Development of a Chemometric Platform for Mid-Infrared Fermentation Monitoring

Industrial bioprocess development still depends heavily on off-line analytics such as HPLC, which, while accurate, are slow and limit real-time decision-making. Process Analytical Technologies (PAT) can overcome this barrier, with mid-infrared spectroscopy (mIR) offering faster, more sensitive, and cost-effective monitoring than near-infrared approaches. Yet, most applications rely on complex chemometric tools such as Partial Least Squares (PLS), restricting adoption by non-specialists and limiting systematic evaluation of data sources.Here, we present a streamlined platform for rapid spectral analysis and chemometric model construction to monitor glucose consumption and citramalic acid production during continuous E. coli fermentations. The workflow integrates baseline correction, optimal wavenumber region selection, and correlation of solute concentrations with the area-under-the-curve (AUC), enabling straightforward model generation without advanced statistical expertise.Comparative evaluation across pure solutions, synthetic mixtures, and fermentation broths revealed continuous cultures as the most robust calibration dataset.

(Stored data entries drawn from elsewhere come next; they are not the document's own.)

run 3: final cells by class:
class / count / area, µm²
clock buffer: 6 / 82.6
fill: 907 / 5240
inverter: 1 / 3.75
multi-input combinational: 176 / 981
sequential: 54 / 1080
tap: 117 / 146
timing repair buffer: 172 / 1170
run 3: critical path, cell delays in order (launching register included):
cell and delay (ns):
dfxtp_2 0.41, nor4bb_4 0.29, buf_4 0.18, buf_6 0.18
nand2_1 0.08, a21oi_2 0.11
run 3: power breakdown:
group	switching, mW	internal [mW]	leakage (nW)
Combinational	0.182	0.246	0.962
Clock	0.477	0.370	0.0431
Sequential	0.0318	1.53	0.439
`src/rtl/lfo_pkg.sv`:
```
package lfo_pkg;
  localparam int SCALE_W = 3;
  localparam int VAL_W   = 5;
  localparam int CODE_W  = SCALE_W + VAL_W;
  localparam int INC_W   = 12;

  // base step for a scale: zero for scale 0, otherwise 16 doubled scale times
  function automatic logic [INC_W-1:0] rate_base(input logic [SCALE_W-1:0] s);
    if (s == '0) return '0;
    return INC_W'(16) << s;
  endfunction

  // left shift applied to the value field for a scale
  function automatic logic [SCALE_W-1:0] rate_shift(input logic [SCALE_W-1:0] s);
    if (s == '0) return '0;
    return s - SCALE_W'(1);
  endfunction
endpackage

```
`src/rtl/lfo_rate_decode.sv`:
```
module lfo_rate_decode
  import lfo_pkg::*;
(
  input  logic [CODE_W-1:0] code_i,
  output logic [INC_W-1:0]  inc_o
);
  logic [SCALE_W-1:0] scale;
  logic [VAL_W-1:0]   val;

  always_comb begin
    scale = code_i[CODE_W-1:VAL_W];
    val   = code_i[VAL_W-1:0];
    inc_o = rate_base(scale) + (INC_W'(val) << rate_shift(scale));
  end
endmodule

```
`src/rtl/lfo_sweep_seq.sv`:
```
module lfo_sweep_seq #(
  parameter int NUM_OSC = 24,
  localparam int IDX_W  = $clog2(NUM_OSC)
) (
  input  logic             clk,
  input  logic             rst_n,
  input  logic             tick_i,
  output logic             upd_en_o,
  output logic [IDX_W-1:0] upd_idx_o,
  output logic             done_o
);
  localparam logic [IDX_W-1:0] LAST = IDX_W'(NUM_OSC - 1);

  logic             busy_q, busy_d;
  logic [IDX_W-1:0] idx_q, idx_d;
  logic             done_q, done_d;

  always_comb begin
    busy_d = busy_q;
    idx_d  = idx_q;
    done_d = 1'b0;
    if (busy_q) begin
      if (idx_q == LAST) begin
        busy_d = 1'b0;
        idx_d  = '0;
        done_d = 1'b1;
      end else begin
        idx_d = idx_q + IDX_W'(1);
      end
    end else if (tick_i) begin
      busy_d = 1'b1;
      idx_d  = '0;
    end
  end

  always_ff @(posedge clk or negedge rst_n) begin
    if (!rst_n) begin
      busy_q <= 1'b0;
      idx_q  <= '0;
      done_q <= 1'b0;
    end else begin
      busy_q <= busy_d;
      idx_q  <= idx_d;
      done_q <= done_d;
    end
  end

  assign upd_en_o  = busy_q;
  assign upd_idx_o = idx_q;
  assign done_o    = done_q;

  // the visiting index never leaves the bank
  p_idx_range_r3: assert property (@(posedge clk) disable iff (!rst_n)
    busy_q |-> (int'(idx_q) < NUM_OSC));

  // the end-of-sweep pulse lasts one cycle
  p_done_pulse_r7: assert property (@(posedge clk) disable iff (!rst_n)
    done_q |=> !done_q);

  // a strobe during a sweep does not restart the index
  p_tick_ignored_r9: assert property (@(posedge clk) disable iff (!rst_n)
    (busy_q && tick_i && idx_q != LAST) |=> (busy_q && idx_q == $past(idx_q) + IDX_W'(1)));
endmodule

```
`src/rtl/lfo_fold.sv`:
```
module lfo_fold #(
  parameter int PHASE_W = 22,
  localparam int OUT_W  = PHASE_W - 1
) (
  input  logic [PHASE_W-1:0] phase_i,
  output logic [OUT_W-1:0]   fold_o
);
  always_comb begin
    if (phase_i[PHASE_W-1]) fold_o = ~phase_i[OUT_W-1:0];
    else                    fold_o = phase_i[OUT_W-1:0];
  end
endmodule

```
`src/rtl/lfo_bank.sv`:
```
module lfo_bank
  import lfo_pkg::*;
#(
  parameter int NUM_OSC = 24,
  parameter int PHASE_W = 22,
  localparam int IDX_W  = $clog2(NUM_OSC),
  localparam int OUT_W  = PHASE_W - 1
) (
  input  logic              clk,
  input  logic              rst_n,
  input  logic              tick,
  input  logic              wr_en,
  input  logic [IDX_W-1:0]  wr_idx,
  input  logic [CODE_W-1:0] wr_code,
  input  logic              rd_en,
  input  logic [IDX_W-1:0]  rd_idx,
  output logic [OUT_W-1:0]  rd_data,
  output logic              rd_valid,
  output logic              sweep_done
);
  localparam logic [IDX_W-1:0] LAST = IDX_W'(NUM_OSC - 1);

  // reset: asserted at once, released after two clock edges
  logic [1:0] rst_sync_q;
  logic       rst_int_n;

  always_ff @(posedge clk or negedge rst_n) begin
    if (!rst_n) rst_sync_q <= 2'b00;
    else        rst_sync_q <= {rst_sync_q[0], 1'b1};
  end
  assign rst_int_n = rst_sync_q[1];

  // sweep sequencer
  logic             upd_en;
  logic [IDX_W-1:0] upd_idx;

  lfo_sweep_seq #(.NUM_OSC(NUM_OSC)) i_seq (
    .clk       (clk),
    .rst_n     (rst_int_n),
    .tick_i    (tick),
    .upd_en_o  (upd_en),
    .upd_idx_o (upd_idx),
    .done_o    (sweep_done)
  );

  // per-oscillator state
  logic [CODE_W-1:0]  code_q  [NUM_OSC];
  logic [PHASE_W-1:0] phase_q [NUM_OSC];

  // shared datapath: select, decode, add
  logic [CODE_W-1:0]  sel_code;
  logic [PHASE_W-1:0] sel_phase;
  logic [INC_W-1:0]   sel_inc;
  logic [PHASE_W-1:0] sum;

  always_comb begin
    sel_code  = '0;
    sel_phase = '0;
    for (int i = 0; i < NUM_OSC; i++) begin
      if (upd_idx == IDX_W'(i)) begin
        sel_code  = code_q[i];
        sel_phase = phase_q[i];
      end
    end
  end

  lfo_rate_decode i_dec (
    .code_i (sel_code),
    .inc_o  (sel_inc)
  );

  assign sum = sel_phase + PHASE_W'(sel_inc);

  generate
    for (genvar g = 0; g < NUM_OSC; g++) begin : g_osc
      logic code_en, phase_en;
      logic [CODE_W-1:0]  code_d;
      logic [PHASE_W-1:0] phase_d;

      always_comb begin
        code_en  = wr_en && (wr_idx == IDX_W'(g));
        phase_en = upd_en && (upd_idx == IDX_W'(g));
        code_d   = code_en  ? wr_code : code_q[g];
        phase_d  = phase_en ? sum     : phase_q[g];
      end

      always_ff @(posedge clk or negedge rst_int_n) begin
        if (!rst_int_n) begin
          code_q[g]  <= '0;
          phase_q[g] <= '0;
        end else begin
          code_q[g]  <= code_d;
          phase_q[g] <= phase_d;
        end
      end

      // a phase moves only in its own sweep slot, never on a rate write
      p_phase_hold_r8: assert property (@(posedge clk) disable iff (!rst_int_n)
        !(upd_en && upd_idx == IDX_W'(g)) |=> $stable(phase_q[g]));
    end
  endgenerate

  // read port
  logic [PHASE_W-1:0] rd_phase;
  logic [OUT_W-1:0]   rd_fold;
  logic [OUT_W-1:0]   rd_data_d;
  logic               rd_data_q;
  logic [OUT_W-1:0]   rd_q;

  always_comb begin
    rd_phase = '0;
    for (int i = 0; i < NUM_OSC; i++) begin
      if (rd_idx == IDX_W'(i)) rd_phase = phase_q[i];
    end
  end

  lfo_fold #(.PHASE_W(PHASE_W)) i_fold (
    .phase_i (rd_phase),
    .fold_o  (rd_fold)
  );

  assign rd_data_d = rd_en ? rd_fold : rd_q;

  always_ff @(posedge clk or negedge rst_int_n) begin
    if (!rst_int_n) begin
      rd_q      <= '0;
      rd_data_q <= 1'b0;
    end else begin
      rd_q      <= rd_data_d;
      rd_data_q <= rd_en;
    end
  end

  assign rd_data  = rd_q;
  assign rd_valid = rd_data_q;

  // a sampled request is answered on the next cycle
  p_rd_latency_r6: assert property (@(posedge clk) disable iff (!rst_int_n)
    rd_en |=> rd_valid);

  // reads beyond the bank return zero
  p_rd_oob_r10: assert property (@(posedge clk) disable iff (!rst_int_n)
    (rd_en && int'(rd_idx) >= NUM_OSC) |=> (rd_data == '0));

  // the pulse follows the update of the last oscillator
  p_done_after_last_r7: assert property (@(posedge clk) disable iff (!rst_int_n)
    (upd_en && upd_idx == LAST) |=> sweep_done);
endmodule

```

While the baseline/AUC method showed slightly higher mean absolute error (~ 0.65 g L⁻¹) than PLS, it provided accurate, accessible, and fast predictions consistent with HPLC values. This study demonstrates a practical and user-friendly mIR-based platform/methodology that lowers technical barriers to PAT implementation, accelerating adoption of real-time monitoring in industrial continuous bioprocesses.